Information —
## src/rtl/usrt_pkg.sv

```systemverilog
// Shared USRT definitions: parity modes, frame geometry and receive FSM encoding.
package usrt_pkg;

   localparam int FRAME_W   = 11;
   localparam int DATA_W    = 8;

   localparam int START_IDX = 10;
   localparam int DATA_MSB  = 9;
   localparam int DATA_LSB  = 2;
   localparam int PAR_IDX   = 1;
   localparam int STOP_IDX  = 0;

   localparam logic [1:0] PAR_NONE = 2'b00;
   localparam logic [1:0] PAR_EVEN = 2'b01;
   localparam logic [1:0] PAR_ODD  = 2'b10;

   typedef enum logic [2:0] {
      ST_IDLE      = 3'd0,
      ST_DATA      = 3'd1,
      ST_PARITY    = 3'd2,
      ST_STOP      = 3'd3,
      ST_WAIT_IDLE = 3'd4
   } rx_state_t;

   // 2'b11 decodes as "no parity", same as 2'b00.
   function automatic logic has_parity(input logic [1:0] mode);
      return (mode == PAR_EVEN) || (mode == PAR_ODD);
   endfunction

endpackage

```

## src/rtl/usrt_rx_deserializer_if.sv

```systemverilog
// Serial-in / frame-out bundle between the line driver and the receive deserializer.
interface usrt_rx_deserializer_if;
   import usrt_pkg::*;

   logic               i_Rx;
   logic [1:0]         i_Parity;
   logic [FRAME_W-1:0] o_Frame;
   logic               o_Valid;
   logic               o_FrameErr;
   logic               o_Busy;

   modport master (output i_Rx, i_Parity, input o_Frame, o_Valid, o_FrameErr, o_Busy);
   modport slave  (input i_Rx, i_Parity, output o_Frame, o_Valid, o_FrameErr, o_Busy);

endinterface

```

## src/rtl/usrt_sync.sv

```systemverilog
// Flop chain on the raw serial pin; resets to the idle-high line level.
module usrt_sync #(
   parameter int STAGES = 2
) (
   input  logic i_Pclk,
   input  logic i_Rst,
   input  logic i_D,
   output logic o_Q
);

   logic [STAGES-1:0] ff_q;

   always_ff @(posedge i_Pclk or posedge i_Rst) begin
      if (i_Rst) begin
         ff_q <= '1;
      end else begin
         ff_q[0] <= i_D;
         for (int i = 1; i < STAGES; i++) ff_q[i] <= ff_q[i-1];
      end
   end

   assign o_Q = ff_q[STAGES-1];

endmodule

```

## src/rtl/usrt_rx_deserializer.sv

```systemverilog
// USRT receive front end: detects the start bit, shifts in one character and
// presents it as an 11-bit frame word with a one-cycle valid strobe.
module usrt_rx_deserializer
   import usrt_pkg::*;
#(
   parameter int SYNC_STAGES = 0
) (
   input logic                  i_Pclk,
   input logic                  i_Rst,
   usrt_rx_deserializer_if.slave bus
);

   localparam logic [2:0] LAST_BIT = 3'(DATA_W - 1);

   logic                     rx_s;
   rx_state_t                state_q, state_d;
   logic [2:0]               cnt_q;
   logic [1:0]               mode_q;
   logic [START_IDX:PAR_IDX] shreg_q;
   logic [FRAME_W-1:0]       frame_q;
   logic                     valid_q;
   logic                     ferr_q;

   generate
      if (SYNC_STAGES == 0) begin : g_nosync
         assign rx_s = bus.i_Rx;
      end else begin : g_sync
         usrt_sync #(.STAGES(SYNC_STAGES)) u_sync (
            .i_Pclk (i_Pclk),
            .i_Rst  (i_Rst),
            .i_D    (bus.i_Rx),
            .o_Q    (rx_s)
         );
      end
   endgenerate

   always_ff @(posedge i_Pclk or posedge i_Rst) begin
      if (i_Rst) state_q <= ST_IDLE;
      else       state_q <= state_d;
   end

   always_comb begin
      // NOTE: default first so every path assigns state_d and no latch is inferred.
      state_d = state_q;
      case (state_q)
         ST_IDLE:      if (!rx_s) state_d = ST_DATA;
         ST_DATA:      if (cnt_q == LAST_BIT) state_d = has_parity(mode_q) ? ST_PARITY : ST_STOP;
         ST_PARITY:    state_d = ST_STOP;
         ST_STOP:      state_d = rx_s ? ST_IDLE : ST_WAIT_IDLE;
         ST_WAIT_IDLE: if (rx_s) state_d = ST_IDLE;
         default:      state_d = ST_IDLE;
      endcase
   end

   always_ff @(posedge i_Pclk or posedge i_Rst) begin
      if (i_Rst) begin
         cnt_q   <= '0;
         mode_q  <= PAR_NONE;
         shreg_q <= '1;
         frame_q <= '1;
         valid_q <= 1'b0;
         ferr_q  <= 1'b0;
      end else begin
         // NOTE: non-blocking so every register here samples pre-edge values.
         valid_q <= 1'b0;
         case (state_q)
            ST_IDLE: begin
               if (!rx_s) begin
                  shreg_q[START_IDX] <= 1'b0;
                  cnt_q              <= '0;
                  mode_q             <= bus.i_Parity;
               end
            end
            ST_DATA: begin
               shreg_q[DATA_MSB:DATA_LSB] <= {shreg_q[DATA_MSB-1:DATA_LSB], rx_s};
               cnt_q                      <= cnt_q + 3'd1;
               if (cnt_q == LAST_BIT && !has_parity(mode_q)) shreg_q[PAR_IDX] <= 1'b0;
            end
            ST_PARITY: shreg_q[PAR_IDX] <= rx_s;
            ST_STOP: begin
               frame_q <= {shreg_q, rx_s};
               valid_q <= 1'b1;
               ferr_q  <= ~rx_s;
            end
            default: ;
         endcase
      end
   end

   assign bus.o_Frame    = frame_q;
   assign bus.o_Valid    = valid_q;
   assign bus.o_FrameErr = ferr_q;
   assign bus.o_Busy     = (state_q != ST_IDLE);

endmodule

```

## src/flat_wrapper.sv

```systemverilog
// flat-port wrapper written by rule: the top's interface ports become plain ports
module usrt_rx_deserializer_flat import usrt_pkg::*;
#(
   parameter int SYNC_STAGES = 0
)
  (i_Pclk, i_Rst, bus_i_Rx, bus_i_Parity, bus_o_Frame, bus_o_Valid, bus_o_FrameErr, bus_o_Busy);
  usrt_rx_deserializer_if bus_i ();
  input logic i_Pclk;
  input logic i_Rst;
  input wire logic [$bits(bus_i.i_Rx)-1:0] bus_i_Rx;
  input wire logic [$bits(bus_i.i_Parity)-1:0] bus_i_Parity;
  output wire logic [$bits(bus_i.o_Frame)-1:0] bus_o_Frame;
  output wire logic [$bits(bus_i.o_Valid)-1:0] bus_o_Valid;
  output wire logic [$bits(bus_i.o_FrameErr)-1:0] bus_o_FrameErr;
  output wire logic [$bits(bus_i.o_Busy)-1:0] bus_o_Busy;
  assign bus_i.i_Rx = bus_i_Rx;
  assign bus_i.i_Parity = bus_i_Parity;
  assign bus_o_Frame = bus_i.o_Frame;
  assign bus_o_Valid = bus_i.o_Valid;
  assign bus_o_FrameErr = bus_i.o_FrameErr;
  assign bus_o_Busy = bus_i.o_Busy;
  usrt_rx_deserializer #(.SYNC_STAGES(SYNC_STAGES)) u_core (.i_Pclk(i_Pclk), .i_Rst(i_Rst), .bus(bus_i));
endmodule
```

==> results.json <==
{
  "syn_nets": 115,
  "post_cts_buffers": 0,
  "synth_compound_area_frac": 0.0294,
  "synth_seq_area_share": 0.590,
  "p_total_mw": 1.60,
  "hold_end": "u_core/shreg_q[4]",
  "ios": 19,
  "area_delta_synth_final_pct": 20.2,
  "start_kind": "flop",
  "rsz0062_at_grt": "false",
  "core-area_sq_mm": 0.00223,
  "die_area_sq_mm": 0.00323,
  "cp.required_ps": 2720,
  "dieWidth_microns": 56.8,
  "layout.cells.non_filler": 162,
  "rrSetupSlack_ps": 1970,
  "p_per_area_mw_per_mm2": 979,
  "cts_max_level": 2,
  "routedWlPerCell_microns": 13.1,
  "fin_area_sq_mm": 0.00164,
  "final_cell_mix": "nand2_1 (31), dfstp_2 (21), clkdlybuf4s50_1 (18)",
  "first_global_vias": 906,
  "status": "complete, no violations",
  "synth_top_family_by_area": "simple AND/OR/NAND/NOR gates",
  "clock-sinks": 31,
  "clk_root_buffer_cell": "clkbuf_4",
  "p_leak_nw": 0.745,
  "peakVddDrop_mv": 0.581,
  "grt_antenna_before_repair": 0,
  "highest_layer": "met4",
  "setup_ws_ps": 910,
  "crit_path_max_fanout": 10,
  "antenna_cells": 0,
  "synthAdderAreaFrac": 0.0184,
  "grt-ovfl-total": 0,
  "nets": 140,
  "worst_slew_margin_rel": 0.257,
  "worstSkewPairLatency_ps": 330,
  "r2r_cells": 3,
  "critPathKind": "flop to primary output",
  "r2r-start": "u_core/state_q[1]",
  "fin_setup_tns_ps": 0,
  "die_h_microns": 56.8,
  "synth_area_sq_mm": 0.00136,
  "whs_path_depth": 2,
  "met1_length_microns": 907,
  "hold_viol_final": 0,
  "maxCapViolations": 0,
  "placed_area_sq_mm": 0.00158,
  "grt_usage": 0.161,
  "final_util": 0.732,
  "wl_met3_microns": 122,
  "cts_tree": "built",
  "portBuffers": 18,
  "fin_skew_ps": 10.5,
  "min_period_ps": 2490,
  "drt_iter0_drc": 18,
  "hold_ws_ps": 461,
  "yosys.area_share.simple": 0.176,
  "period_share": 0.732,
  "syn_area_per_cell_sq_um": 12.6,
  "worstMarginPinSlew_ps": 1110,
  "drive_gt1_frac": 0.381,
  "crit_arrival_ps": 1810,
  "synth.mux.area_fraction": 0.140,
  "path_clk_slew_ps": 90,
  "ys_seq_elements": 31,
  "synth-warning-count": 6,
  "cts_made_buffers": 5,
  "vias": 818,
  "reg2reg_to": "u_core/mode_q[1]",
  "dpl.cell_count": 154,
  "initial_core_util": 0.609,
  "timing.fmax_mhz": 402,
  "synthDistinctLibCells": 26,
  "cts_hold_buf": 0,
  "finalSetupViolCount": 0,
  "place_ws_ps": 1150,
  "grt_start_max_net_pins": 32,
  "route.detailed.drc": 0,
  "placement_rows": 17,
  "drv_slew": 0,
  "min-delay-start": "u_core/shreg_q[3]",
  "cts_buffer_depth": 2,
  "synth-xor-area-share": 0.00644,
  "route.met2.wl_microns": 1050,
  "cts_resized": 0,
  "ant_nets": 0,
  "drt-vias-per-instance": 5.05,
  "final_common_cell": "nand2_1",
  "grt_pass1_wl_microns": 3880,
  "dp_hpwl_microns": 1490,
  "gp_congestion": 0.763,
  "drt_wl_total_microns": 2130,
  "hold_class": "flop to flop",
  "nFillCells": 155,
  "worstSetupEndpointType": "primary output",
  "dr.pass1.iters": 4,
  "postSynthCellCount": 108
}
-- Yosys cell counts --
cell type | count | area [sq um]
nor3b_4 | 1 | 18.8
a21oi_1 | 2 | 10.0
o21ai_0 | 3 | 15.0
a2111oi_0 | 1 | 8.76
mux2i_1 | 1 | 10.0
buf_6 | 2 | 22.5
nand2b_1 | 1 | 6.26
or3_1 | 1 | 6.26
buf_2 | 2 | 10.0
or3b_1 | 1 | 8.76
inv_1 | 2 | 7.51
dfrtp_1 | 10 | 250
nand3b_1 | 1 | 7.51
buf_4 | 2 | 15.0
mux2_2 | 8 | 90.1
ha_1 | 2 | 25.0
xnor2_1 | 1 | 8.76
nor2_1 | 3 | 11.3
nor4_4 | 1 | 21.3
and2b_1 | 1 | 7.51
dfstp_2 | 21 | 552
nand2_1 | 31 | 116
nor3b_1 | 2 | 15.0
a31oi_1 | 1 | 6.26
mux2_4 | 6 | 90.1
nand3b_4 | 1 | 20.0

Task brief —
Look over the listing and return each line that holds "input".

Reply to the task —
   function automatic logic has_parity(input logic [1:0] mode);
   modport master (output i_Rx, i_Parity, input o_Frame, o_Valid, o_FrameErr, o_Busy);
   modport slave  (input i_Rx, i_Parity, output o_Frame, o_Valid, o_FrameErr, o_Busy);
   input  logic i_Pclk,
   input  logic i_Rst,
   input  logic i_D,
   input logic                  i_Pclk,
   input logic                  i_Rst,
  input logic i_Pclk;
  input logic i_Rst;
  input wire logic [$bits(bus_i.i_Rx)-1:0] bus_i_Rx;
  input wire logic [$bits(bus_i.i_Parity)-1:0] bus_i_Parity;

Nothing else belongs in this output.